START MATERIAL PROVIDED
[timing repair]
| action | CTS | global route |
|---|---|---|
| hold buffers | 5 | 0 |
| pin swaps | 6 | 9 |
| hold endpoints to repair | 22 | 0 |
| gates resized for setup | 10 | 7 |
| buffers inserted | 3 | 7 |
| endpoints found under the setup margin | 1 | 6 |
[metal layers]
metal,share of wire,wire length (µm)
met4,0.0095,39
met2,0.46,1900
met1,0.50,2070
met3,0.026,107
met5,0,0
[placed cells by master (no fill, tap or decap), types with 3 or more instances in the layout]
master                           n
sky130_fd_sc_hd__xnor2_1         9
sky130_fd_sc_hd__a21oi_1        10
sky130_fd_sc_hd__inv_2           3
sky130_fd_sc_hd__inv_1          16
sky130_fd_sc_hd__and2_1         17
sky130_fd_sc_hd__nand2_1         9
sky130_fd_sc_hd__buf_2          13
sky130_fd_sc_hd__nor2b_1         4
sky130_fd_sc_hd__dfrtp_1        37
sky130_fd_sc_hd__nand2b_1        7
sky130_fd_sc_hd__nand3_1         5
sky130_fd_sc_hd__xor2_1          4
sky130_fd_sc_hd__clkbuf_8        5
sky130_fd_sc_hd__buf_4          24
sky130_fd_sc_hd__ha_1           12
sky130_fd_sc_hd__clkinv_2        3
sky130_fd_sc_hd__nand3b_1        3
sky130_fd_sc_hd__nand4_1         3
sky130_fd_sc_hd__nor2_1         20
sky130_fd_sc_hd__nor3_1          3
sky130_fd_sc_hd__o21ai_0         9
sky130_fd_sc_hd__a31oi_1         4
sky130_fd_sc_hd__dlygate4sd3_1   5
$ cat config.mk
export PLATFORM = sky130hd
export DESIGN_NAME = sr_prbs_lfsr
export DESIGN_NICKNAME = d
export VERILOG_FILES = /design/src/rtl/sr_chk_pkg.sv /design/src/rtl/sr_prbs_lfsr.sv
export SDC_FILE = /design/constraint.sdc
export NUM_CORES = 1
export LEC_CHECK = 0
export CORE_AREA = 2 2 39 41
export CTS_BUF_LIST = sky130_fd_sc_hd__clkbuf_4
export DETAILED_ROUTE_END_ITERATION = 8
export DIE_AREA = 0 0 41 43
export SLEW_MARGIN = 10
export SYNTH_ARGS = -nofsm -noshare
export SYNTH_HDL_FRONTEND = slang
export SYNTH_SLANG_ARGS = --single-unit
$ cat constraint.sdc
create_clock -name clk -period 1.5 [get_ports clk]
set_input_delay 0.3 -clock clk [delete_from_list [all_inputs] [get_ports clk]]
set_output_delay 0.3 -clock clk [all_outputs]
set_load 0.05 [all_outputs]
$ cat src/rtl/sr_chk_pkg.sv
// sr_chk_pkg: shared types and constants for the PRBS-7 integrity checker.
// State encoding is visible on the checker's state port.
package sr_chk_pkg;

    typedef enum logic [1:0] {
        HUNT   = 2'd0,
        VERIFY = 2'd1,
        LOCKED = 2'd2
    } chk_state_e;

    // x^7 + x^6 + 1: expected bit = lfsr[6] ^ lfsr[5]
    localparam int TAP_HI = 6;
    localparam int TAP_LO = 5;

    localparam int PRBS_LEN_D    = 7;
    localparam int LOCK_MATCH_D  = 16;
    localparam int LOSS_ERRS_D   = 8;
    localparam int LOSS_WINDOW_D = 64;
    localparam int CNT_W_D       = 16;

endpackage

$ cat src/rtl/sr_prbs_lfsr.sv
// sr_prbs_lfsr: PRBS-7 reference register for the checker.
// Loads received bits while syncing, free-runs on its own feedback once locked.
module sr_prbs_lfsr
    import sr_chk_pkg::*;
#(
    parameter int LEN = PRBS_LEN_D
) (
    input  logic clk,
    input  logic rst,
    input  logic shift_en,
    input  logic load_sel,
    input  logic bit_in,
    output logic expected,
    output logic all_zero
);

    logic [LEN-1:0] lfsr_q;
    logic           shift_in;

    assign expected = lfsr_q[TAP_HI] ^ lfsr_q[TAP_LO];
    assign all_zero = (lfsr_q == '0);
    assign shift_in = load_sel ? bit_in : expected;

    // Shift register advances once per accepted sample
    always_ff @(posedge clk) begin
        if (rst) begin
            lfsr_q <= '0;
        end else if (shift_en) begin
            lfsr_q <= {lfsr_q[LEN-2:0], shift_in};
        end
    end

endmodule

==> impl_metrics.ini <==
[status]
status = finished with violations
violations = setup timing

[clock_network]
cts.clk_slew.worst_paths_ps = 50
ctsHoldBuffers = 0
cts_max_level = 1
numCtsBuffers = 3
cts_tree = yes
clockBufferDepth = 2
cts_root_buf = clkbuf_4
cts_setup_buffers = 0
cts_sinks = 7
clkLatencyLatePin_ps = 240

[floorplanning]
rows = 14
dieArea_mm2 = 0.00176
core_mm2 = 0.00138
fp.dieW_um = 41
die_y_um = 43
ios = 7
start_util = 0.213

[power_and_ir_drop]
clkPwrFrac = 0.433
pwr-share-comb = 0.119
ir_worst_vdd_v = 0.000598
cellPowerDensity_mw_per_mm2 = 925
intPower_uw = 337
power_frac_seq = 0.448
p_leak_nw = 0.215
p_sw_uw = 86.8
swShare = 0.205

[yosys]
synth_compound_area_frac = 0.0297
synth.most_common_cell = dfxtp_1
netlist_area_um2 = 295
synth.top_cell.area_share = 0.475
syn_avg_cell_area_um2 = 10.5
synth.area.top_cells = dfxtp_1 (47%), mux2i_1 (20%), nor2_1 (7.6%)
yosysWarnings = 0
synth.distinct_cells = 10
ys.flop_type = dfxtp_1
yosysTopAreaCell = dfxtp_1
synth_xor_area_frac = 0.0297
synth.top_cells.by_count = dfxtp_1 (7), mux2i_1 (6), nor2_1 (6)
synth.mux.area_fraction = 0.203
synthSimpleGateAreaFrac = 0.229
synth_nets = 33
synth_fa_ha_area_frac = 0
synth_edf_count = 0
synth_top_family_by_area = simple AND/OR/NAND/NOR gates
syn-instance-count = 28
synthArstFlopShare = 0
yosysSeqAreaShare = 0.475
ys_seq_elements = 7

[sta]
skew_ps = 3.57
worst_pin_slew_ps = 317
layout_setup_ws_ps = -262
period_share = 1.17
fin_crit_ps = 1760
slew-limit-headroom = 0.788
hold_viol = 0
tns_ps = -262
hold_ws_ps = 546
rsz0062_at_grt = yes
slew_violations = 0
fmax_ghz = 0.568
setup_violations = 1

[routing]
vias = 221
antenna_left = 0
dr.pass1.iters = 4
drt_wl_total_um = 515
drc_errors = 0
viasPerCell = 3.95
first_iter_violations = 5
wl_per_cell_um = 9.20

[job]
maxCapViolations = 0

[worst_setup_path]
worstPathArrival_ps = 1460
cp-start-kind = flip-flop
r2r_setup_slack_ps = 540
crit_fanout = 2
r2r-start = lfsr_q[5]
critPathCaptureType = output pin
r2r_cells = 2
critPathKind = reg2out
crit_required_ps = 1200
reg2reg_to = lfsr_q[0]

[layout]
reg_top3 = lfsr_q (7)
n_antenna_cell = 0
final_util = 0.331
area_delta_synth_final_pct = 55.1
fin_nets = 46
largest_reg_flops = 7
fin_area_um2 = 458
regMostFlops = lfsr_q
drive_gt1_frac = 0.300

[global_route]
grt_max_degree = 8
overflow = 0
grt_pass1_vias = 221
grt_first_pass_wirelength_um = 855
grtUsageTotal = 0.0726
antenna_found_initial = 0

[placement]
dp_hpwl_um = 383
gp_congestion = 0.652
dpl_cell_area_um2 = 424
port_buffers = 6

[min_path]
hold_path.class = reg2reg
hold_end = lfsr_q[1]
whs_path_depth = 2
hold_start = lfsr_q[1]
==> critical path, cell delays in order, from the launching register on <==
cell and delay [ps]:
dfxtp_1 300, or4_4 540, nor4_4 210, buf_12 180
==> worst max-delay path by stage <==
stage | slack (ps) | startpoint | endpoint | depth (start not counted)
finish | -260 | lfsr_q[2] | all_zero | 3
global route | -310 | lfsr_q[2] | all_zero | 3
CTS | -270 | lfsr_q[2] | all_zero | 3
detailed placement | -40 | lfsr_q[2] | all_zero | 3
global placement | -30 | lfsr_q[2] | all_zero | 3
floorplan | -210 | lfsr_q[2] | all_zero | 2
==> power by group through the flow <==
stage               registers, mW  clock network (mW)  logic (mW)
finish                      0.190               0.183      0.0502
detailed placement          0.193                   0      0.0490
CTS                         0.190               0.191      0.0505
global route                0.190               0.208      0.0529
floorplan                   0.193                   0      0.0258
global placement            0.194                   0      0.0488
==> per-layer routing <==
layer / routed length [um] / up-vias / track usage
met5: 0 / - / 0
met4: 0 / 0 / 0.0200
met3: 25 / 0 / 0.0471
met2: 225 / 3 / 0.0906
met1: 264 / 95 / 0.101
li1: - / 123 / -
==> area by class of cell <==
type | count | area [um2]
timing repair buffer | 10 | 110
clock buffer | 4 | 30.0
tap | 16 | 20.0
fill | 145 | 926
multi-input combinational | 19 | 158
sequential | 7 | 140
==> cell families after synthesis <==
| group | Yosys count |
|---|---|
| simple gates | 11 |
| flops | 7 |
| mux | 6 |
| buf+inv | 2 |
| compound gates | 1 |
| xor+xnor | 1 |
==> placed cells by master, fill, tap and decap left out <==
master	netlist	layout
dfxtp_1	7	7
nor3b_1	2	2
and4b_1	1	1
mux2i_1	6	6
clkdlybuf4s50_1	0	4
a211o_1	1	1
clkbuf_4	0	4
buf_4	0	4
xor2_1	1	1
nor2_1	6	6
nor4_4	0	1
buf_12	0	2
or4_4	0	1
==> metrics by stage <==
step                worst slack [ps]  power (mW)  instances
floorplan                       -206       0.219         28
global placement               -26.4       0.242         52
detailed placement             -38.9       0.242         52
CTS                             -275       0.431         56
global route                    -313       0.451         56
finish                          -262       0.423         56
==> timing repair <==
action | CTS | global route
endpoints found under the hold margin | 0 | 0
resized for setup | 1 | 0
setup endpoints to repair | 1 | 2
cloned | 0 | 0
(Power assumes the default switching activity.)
END MATERIAL PROVIDED
WHAT IS EXPECTED: Repeat word for word every line from the start of the entries to the line holding "met4,0.0095,39", inclusive, and nothing else.

OUTPUT:
[timing repair]
| action | CTS | global route |
|---|---|---|
| hold buffers | 5 | 0 |
| pin swaps | 6 | 9 |
| hold endpoints to repair | 22 | 0 |
| gates resized for setup | 10 | 7 |
| buffers inserted | 3 | 7 |
| endpoints found under the setup margin | 1 | 6 |
[metal layers]
metal,share of wire,wire length (µm)
met4,0.0095,39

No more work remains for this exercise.